What to produce:
Among the entries, find the lines with the string "cautious" and copy them.

Stored data entries
-- -- --

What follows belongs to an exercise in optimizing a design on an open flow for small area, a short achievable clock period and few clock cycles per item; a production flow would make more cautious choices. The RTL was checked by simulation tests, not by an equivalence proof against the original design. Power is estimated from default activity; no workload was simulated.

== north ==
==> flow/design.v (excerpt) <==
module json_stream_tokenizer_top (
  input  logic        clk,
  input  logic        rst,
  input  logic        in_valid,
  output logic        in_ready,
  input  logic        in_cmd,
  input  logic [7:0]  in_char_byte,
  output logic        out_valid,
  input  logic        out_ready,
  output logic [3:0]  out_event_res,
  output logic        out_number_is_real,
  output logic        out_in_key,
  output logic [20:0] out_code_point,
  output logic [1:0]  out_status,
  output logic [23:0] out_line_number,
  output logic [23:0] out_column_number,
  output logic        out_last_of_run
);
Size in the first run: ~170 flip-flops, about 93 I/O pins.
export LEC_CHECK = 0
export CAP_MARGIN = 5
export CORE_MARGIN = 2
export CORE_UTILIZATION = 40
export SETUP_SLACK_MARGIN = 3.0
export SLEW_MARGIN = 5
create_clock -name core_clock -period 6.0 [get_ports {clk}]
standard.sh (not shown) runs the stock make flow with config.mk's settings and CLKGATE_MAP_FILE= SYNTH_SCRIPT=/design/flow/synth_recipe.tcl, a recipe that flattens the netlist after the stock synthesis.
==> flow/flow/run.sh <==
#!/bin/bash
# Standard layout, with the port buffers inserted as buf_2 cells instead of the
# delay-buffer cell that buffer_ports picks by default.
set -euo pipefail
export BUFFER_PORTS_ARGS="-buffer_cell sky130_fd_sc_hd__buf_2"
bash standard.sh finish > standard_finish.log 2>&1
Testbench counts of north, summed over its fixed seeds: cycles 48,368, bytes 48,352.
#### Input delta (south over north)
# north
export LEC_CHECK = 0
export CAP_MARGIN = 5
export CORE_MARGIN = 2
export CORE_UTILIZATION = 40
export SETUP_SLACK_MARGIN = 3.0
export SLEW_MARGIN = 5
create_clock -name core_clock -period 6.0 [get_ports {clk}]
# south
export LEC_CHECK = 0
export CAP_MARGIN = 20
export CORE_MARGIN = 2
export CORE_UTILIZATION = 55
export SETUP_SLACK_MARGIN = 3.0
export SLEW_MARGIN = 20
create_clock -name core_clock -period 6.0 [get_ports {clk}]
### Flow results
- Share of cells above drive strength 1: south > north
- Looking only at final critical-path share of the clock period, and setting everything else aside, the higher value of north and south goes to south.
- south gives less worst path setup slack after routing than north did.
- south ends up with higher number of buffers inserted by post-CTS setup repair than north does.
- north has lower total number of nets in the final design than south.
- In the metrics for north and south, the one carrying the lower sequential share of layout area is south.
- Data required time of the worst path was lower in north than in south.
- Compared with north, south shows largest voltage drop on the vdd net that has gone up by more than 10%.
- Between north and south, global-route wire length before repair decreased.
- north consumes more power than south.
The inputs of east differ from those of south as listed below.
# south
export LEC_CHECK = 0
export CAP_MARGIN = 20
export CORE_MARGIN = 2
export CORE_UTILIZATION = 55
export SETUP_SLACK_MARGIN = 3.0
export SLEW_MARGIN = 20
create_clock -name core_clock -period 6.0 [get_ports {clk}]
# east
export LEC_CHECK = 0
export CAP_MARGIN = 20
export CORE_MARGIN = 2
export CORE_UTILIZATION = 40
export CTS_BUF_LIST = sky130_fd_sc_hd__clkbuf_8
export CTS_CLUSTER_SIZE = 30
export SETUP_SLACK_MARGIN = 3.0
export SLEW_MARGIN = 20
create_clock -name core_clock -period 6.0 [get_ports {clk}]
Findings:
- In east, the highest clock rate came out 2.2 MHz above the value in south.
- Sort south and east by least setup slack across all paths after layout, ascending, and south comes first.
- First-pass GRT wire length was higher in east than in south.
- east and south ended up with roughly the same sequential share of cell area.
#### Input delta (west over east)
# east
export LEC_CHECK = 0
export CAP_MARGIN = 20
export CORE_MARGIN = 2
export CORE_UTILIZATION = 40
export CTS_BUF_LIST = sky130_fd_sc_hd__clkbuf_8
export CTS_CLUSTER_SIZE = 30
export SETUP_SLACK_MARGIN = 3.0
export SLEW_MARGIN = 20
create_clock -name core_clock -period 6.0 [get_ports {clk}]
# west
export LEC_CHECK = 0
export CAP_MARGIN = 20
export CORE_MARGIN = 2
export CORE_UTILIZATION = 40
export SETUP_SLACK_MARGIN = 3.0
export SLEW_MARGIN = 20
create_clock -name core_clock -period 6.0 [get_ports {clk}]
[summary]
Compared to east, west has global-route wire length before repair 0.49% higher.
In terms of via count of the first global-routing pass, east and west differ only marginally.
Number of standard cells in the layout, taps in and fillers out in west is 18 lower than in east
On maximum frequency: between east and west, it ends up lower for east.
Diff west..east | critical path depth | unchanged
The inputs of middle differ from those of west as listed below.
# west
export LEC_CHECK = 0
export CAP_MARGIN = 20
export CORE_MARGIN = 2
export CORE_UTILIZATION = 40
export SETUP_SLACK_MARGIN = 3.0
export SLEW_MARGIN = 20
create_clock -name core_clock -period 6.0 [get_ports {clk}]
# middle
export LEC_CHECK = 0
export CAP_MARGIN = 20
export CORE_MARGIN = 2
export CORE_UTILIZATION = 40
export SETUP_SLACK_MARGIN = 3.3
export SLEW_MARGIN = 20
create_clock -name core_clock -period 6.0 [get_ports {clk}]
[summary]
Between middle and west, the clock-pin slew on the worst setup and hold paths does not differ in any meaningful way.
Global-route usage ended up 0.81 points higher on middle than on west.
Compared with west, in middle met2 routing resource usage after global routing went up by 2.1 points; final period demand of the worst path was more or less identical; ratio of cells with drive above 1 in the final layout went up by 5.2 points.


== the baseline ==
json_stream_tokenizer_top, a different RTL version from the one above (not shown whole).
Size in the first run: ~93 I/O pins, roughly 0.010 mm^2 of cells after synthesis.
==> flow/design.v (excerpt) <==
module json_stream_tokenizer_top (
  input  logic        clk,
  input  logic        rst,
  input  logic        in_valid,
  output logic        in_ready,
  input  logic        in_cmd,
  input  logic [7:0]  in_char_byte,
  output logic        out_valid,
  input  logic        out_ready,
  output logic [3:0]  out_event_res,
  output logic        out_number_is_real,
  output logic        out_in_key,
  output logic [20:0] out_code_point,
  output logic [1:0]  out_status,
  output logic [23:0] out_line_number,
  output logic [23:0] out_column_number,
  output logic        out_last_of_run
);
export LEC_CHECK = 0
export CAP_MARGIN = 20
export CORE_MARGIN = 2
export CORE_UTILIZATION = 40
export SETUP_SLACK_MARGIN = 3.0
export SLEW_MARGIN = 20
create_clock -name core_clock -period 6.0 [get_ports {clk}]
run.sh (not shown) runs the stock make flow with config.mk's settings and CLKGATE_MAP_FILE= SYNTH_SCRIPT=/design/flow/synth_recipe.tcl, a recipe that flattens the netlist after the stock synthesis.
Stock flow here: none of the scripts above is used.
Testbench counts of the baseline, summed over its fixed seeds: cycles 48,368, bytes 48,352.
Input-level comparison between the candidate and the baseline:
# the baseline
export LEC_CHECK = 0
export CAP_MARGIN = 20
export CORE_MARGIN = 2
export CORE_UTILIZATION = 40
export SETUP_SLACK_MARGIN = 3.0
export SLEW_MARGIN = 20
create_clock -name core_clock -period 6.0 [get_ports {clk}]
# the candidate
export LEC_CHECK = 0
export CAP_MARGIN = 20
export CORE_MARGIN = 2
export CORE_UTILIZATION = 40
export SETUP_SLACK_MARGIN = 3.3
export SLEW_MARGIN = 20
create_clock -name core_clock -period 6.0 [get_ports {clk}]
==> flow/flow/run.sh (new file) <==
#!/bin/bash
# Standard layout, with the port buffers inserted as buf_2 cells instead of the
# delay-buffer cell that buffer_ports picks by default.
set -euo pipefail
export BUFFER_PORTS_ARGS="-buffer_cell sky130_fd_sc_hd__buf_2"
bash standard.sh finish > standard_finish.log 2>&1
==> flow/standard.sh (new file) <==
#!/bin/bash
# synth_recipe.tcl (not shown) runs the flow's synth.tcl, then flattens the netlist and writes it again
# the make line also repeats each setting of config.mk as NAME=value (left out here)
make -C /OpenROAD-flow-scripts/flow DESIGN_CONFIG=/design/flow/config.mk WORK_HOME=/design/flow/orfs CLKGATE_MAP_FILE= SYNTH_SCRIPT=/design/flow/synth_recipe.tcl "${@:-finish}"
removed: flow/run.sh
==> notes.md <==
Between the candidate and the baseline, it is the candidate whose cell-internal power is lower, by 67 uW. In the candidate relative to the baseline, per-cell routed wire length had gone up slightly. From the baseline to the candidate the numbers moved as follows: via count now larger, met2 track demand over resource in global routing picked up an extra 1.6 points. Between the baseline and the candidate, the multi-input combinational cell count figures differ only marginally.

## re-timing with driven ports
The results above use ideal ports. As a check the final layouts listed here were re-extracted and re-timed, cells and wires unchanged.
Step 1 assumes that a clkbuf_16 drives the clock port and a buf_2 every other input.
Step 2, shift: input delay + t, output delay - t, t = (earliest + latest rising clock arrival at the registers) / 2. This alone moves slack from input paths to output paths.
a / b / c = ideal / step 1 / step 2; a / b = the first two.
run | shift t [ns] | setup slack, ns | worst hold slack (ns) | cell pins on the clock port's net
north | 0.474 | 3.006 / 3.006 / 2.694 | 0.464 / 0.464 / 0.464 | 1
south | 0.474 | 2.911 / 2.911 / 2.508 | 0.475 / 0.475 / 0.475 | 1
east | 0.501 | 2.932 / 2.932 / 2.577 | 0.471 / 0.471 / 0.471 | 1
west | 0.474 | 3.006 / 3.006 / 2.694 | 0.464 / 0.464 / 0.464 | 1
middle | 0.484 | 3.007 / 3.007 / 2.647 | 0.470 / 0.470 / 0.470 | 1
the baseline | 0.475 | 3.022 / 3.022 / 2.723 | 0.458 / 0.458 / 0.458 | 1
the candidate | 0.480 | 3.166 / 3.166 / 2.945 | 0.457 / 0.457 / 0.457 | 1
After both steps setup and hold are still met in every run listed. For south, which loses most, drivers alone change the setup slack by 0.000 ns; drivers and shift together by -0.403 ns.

-- -- --

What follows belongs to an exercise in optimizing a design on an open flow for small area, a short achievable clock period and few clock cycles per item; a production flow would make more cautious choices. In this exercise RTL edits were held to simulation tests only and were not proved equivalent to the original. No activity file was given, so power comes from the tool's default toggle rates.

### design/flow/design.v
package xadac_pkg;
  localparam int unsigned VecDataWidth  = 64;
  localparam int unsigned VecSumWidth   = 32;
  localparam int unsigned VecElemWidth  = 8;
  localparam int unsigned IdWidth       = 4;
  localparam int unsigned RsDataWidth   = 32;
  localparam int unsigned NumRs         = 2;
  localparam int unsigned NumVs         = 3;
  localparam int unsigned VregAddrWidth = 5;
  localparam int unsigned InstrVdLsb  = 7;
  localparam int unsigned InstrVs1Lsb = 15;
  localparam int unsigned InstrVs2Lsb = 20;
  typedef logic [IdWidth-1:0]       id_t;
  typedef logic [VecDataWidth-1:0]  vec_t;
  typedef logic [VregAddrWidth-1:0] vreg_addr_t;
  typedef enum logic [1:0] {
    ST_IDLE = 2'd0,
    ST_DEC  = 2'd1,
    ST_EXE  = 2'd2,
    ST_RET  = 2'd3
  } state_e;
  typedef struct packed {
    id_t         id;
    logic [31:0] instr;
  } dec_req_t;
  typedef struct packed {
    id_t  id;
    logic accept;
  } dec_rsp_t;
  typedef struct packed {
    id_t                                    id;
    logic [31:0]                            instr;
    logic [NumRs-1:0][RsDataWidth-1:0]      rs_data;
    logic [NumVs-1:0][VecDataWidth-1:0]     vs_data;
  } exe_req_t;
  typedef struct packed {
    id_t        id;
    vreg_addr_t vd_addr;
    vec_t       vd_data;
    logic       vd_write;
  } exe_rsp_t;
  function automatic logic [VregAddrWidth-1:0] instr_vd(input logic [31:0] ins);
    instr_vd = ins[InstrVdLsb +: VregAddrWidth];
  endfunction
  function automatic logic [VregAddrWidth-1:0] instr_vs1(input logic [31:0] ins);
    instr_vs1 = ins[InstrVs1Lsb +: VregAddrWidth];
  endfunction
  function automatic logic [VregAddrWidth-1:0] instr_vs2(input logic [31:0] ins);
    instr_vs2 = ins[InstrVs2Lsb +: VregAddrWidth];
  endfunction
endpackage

-- -- --

Exercise output:
What follows belongs to an exercise in optimizing a design on an open flow for small area, a short achievable clock period and few clock cycles per item; a production flow would make more cautious choices. The RTL was checked by simulation tests, not by an equivalence proof against the original design. Power is estimated from default activity; no workload was simulated.
What follows belongs to an exercise in optimizing a design on an open flow for small area, a short achievable clock period and few clock cycles per item; a production flow would make more cautious choices. In this exercise RTL edits were held to simulation tests only and were not proved equivalent to the original. No activity file was given, so power comes from the tool's default toggle rates.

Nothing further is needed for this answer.